*** Opening of Records to process ***

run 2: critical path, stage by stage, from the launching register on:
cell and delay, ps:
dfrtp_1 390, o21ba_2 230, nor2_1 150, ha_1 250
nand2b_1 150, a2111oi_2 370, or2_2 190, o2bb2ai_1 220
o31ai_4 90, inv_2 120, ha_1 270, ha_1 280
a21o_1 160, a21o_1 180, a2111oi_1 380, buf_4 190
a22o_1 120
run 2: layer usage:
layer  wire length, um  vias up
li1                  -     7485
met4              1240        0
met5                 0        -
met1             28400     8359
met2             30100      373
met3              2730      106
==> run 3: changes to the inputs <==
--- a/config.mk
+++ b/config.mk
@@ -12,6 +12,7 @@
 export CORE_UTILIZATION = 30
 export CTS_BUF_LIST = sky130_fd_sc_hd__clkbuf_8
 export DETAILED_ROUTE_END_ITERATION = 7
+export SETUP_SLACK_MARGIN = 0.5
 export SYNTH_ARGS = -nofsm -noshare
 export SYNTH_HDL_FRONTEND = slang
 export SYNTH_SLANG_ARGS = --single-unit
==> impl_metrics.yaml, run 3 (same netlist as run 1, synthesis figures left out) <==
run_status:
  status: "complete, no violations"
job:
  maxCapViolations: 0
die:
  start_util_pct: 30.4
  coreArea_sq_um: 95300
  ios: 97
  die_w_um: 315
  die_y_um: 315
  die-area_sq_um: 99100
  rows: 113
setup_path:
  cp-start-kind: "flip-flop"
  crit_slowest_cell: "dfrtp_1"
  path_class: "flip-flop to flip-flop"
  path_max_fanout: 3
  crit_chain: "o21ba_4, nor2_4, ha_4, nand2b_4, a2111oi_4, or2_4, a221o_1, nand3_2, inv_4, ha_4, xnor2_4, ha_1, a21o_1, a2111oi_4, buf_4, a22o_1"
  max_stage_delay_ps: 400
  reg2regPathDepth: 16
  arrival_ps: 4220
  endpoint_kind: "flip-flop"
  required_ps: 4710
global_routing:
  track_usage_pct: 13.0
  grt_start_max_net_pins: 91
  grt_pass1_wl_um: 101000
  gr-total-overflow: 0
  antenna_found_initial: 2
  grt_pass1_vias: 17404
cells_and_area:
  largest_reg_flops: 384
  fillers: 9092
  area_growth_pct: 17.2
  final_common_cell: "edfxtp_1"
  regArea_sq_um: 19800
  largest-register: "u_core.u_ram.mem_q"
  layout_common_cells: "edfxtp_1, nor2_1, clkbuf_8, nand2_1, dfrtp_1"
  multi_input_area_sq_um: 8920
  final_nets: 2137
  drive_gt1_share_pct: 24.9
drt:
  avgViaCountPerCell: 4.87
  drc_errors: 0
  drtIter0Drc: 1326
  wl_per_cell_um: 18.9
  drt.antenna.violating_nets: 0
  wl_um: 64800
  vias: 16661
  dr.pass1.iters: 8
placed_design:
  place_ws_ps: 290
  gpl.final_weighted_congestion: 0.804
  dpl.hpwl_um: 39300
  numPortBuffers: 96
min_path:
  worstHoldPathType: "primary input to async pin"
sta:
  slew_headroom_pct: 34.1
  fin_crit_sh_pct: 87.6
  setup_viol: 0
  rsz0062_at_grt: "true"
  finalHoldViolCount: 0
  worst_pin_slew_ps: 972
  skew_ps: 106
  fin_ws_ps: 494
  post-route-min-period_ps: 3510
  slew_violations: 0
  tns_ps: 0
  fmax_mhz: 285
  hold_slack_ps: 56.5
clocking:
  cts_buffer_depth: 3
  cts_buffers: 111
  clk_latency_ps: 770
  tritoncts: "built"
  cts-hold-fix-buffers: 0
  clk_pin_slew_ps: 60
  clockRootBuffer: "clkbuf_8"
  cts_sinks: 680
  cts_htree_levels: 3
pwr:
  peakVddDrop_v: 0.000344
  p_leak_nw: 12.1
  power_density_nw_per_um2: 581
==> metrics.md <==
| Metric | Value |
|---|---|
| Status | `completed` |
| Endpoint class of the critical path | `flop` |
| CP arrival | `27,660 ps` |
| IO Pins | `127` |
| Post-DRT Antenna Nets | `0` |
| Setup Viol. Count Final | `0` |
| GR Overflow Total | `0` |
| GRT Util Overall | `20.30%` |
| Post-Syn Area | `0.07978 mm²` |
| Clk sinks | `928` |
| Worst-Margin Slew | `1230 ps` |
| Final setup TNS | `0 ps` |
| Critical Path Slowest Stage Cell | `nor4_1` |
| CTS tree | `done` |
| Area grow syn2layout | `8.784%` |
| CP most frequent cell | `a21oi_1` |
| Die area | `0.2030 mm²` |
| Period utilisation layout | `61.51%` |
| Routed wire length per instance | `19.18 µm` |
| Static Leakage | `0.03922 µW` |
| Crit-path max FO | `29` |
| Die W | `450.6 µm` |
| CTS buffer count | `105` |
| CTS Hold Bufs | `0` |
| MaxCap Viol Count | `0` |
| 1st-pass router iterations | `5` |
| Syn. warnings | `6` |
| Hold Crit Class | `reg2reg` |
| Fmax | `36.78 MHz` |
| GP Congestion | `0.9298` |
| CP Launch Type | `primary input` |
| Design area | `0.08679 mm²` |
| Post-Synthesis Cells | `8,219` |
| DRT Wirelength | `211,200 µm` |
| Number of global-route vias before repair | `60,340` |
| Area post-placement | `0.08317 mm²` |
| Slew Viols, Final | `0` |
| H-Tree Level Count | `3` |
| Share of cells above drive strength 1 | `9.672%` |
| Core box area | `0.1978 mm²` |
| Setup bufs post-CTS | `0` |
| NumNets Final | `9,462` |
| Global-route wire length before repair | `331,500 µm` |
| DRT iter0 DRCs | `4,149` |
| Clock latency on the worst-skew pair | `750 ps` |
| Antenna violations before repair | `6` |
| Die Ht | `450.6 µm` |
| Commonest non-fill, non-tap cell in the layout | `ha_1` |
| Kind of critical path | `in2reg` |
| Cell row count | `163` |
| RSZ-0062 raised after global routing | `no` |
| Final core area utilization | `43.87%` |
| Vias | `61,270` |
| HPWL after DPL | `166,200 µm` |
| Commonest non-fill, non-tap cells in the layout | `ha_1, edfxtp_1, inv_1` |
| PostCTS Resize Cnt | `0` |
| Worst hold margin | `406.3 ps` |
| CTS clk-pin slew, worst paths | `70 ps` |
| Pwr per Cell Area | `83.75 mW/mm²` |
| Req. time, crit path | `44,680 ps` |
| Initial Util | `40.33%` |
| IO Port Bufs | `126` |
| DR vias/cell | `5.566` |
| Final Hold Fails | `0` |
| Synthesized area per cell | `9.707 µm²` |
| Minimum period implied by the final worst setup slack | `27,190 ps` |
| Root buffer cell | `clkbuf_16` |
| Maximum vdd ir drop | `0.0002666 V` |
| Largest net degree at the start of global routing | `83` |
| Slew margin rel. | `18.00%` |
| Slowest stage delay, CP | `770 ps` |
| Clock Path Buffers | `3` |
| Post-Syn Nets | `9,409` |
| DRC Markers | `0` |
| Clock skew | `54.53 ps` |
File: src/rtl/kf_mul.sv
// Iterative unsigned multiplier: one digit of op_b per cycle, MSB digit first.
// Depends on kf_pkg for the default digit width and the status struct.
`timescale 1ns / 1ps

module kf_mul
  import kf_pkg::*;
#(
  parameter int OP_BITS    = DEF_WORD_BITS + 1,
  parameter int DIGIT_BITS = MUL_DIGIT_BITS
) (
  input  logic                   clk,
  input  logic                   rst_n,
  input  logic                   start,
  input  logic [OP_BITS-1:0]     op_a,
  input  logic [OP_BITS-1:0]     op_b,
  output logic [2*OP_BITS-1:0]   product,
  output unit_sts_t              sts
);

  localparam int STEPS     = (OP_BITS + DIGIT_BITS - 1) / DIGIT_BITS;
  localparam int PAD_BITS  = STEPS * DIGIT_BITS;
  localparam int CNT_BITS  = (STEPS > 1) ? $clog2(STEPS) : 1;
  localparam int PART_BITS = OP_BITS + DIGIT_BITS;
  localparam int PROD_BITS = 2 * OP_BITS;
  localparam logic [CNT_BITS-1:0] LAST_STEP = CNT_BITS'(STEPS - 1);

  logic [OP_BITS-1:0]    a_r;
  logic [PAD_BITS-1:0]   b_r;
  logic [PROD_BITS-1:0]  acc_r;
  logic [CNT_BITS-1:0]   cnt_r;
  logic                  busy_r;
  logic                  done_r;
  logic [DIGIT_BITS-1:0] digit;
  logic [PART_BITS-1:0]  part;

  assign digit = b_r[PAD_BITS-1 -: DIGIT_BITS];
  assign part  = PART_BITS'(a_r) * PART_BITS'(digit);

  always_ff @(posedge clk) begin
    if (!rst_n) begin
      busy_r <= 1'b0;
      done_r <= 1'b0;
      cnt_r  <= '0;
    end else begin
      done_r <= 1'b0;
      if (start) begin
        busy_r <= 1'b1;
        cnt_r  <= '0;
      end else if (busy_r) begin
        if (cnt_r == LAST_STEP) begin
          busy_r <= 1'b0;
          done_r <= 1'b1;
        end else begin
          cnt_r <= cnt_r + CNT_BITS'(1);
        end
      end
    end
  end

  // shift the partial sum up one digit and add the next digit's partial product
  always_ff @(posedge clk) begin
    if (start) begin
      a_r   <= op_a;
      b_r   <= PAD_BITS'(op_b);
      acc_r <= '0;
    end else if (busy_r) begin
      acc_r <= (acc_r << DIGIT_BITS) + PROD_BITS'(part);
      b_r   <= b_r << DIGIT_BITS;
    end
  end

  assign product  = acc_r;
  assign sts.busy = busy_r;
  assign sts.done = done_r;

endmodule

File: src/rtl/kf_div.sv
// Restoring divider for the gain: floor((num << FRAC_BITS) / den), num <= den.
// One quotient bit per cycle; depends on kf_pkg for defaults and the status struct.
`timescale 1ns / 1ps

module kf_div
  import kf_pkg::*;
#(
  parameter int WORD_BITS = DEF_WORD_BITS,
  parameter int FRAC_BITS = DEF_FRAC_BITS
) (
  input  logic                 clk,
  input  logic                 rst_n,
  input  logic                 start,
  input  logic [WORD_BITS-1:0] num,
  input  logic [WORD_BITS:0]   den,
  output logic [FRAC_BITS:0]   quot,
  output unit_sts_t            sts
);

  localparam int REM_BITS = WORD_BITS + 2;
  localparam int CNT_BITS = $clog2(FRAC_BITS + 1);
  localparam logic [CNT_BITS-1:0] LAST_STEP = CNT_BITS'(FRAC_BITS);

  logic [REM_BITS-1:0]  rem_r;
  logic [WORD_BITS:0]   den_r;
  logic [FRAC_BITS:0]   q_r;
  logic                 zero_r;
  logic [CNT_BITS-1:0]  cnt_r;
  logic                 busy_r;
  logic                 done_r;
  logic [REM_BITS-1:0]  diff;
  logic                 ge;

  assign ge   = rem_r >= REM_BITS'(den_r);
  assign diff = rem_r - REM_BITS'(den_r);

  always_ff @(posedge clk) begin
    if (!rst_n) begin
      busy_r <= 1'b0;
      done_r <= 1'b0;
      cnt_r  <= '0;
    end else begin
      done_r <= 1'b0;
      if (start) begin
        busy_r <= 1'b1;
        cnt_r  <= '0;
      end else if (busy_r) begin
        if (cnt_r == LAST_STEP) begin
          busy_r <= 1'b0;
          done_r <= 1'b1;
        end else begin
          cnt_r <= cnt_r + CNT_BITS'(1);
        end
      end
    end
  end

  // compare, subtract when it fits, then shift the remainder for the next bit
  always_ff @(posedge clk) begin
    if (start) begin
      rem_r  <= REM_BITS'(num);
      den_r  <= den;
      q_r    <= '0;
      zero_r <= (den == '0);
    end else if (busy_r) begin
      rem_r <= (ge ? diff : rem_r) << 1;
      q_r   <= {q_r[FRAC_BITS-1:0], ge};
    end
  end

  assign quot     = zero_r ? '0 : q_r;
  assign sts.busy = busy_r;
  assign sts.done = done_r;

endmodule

*** Close of Records to process ***

Task ▸ Please report every line in the entries above that holds the string "after".

Solved exercise ▸
| RSZ-0062 raised after global routing | `no` |
| HPWL after DPL | `166,200 µm` |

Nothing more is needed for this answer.